- **PROBLEM TO WORK ON**
Please keep to the lines below from the one with "- Critical path startpoint" through the one with "- Detailed-route wire", and restate them word for word, ends included.

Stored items
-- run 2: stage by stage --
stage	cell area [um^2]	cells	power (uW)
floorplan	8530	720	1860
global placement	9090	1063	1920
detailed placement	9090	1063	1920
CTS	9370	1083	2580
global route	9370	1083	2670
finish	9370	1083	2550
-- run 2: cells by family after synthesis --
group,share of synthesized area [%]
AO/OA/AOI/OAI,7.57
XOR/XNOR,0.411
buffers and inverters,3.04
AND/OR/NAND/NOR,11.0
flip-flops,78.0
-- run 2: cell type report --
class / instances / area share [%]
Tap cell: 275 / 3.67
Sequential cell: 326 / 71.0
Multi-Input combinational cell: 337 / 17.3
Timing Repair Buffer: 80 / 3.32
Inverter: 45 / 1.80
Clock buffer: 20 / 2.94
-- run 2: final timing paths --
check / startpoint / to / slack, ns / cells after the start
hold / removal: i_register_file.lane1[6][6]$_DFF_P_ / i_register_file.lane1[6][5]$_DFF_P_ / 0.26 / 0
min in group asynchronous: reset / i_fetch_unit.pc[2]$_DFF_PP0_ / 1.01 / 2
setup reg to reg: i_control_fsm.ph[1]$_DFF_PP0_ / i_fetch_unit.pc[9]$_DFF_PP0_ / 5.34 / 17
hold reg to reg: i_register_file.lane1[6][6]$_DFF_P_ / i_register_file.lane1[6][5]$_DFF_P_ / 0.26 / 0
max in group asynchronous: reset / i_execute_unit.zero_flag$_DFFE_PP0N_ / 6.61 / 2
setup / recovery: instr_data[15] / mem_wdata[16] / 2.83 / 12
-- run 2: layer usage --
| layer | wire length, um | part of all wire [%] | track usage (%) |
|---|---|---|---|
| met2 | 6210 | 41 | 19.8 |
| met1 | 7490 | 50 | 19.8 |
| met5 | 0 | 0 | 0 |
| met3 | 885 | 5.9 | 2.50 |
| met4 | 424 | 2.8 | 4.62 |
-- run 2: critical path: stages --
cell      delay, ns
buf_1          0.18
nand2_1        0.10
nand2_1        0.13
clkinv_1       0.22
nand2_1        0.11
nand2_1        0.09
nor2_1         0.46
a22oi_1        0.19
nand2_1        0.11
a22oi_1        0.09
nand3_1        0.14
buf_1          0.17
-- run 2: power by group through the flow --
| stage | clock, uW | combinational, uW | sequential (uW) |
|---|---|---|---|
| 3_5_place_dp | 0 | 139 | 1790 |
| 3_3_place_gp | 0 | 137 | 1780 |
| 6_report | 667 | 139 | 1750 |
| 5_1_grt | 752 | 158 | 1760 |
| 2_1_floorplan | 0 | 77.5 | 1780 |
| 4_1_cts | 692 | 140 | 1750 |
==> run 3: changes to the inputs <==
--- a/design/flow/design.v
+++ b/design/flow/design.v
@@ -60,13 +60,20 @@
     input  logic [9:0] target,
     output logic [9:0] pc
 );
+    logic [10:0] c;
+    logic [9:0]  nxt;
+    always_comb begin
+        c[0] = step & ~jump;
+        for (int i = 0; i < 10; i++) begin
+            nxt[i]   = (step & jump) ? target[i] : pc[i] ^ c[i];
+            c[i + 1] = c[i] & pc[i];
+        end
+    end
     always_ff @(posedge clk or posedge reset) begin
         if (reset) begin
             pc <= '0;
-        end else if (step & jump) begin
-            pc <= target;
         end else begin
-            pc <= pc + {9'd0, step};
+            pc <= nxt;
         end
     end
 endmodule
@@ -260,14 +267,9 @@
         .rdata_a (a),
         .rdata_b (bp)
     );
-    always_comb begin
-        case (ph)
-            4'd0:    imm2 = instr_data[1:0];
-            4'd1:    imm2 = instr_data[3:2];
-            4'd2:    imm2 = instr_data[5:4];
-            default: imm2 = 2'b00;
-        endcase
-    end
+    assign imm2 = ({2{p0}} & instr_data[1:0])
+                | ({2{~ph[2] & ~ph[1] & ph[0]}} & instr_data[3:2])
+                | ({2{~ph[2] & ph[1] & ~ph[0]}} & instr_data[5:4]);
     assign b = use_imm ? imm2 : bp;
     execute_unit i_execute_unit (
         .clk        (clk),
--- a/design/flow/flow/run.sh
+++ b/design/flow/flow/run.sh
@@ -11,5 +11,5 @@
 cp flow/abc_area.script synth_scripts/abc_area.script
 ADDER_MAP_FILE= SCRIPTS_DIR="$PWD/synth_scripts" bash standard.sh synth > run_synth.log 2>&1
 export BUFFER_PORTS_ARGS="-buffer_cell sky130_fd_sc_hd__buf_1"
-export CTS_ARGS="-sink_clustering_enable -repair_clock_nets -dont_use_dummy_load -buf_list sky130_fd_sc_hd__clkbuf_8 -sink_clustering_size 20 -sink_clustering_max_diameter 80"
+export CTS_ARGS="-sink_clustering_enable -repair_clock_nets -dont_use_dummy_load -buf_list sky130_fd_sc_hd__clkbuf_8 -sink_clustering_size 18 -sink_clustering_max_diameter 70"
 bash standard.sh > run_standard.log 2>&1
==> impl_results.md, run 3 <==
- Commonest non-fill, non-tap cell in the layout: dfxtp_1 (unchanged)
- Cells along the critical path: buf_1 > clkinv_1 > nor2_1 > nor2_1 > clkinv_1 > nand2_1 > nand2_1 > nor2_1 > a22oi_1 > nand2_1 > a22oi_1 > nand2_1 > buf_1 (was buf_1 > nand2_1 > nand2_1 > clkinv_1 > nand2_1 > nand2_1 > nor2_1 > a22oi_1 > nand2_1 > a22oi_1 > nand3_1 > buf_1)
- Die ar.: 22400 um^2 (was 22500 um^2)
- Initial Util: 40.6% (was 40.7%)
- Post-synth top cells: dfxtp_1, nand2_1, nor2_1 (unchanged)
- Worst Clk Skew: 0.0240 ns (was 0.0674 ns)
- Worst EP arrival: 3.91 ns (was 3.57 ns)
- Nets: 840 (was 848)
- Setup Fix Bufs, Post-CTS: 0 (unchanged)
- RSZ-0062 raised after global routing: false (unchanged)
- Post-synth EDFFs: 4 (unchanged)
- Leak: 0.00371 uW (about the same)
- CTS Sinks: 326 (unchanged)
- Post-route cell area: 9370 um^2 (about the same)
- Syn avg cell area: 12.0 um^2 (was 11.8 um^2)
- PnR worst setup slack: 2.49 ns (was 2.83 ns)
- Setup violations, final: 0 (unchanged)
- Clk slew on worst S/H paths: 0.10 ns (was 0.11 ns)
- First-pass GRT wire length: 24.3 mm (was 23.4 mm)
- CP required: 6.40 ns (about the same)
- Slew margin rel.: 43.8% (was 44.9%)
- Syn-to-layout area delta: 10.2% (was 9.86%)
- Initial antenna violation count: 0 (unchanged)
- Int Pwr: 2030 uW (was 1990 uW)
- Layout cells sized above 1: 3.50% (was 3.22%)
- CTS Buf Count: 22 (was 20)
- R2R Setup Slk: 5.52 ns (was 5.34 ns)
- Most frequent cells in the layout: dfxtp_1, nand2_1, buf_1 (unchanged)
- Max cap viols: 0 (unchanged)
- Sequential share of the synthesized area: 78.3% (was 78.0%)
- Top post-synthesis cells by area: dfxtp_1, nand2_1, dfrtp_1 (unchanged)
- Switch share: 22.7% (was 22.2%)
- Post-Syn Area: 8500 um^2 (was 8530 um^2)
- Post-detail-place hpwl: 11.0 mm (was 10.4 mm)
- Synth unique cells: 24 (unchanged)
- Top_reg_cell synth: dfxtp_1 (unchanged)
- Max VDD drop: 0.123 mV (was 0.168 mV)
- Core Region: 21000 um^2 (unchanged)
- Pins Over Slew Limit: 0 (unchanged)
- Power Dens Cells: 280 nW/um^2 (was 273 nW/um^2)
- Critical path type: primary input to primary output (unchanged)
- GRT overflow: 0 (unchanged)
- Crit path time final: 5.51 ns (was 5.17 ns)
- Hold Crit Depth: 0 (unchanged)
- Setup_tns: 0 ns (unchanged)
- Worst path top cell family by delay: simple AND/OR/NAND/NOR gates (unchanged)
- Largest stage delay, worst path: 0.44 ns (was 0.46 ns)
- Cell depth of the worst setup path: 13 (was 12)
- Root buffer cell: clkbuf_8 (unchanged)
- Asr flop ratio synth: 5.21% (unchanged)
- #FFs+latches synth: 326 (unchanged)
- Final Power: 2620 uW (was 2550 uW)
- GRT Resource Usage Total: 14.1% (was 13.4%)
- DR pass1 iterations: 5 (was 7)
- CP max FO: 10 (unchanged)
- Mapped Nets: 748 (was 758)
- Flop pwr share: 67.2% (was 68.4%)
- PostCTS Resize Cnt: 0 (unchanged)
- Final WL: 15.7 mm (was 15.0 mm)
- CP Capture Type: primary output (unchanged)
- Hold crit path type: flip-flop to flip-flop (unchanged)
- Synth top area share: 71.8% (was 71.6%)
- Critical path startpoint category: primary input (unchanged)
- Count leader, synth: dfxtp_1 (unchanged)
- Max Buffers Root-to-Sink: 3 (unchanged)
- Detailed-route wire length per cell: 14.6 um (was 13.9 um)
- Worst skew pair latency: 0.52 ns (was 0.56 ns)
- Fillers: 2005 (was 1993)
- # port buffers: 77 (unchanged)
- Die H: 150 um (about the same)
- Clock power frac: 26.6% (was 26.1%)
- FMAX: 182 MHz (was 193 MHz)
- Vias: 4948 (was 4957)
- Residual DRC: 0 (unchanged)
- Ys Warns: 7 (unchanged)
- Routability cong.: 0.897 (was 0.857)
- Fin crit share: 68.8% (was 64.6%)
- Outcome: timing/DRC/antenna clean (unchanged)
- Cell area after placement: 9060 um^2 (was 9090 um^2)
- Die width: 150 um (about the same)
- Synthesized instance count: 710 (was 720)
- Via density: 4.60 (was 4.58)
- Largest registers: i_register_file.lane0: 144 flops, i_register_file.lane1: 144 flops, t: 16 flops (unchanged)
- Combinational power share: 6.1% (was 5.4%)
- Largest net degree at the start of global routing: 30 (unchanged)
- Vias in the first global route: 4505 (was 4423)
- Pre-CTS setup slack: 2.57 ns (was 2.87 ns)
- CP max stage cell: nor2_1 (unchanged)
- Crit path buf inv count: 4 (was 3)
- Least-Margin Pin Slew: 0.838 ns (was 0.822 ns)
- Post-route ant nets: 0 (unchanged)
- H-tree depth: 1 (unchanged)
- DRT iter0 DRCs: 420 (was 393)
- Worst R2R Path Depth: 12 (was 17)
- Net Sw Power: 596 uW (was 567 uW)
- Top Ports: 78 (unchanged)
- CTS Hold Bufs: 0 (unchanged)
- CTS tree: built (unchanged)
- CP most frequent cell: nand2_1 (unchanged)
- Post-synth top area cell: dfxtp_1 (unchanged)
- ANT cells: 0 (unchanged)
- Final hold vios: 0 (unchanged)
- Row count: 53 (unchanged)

- **OUTPUT BELOW**
- Critical path startpoint category: primary input (unchanged)
- Count leader, synth: dfxtp_1 (unchanged)
- Max Buffers Root-to-Sink: 3 (unchanged)
- Detailed-route wire length per cell: 14.6 um (was 13.9 um)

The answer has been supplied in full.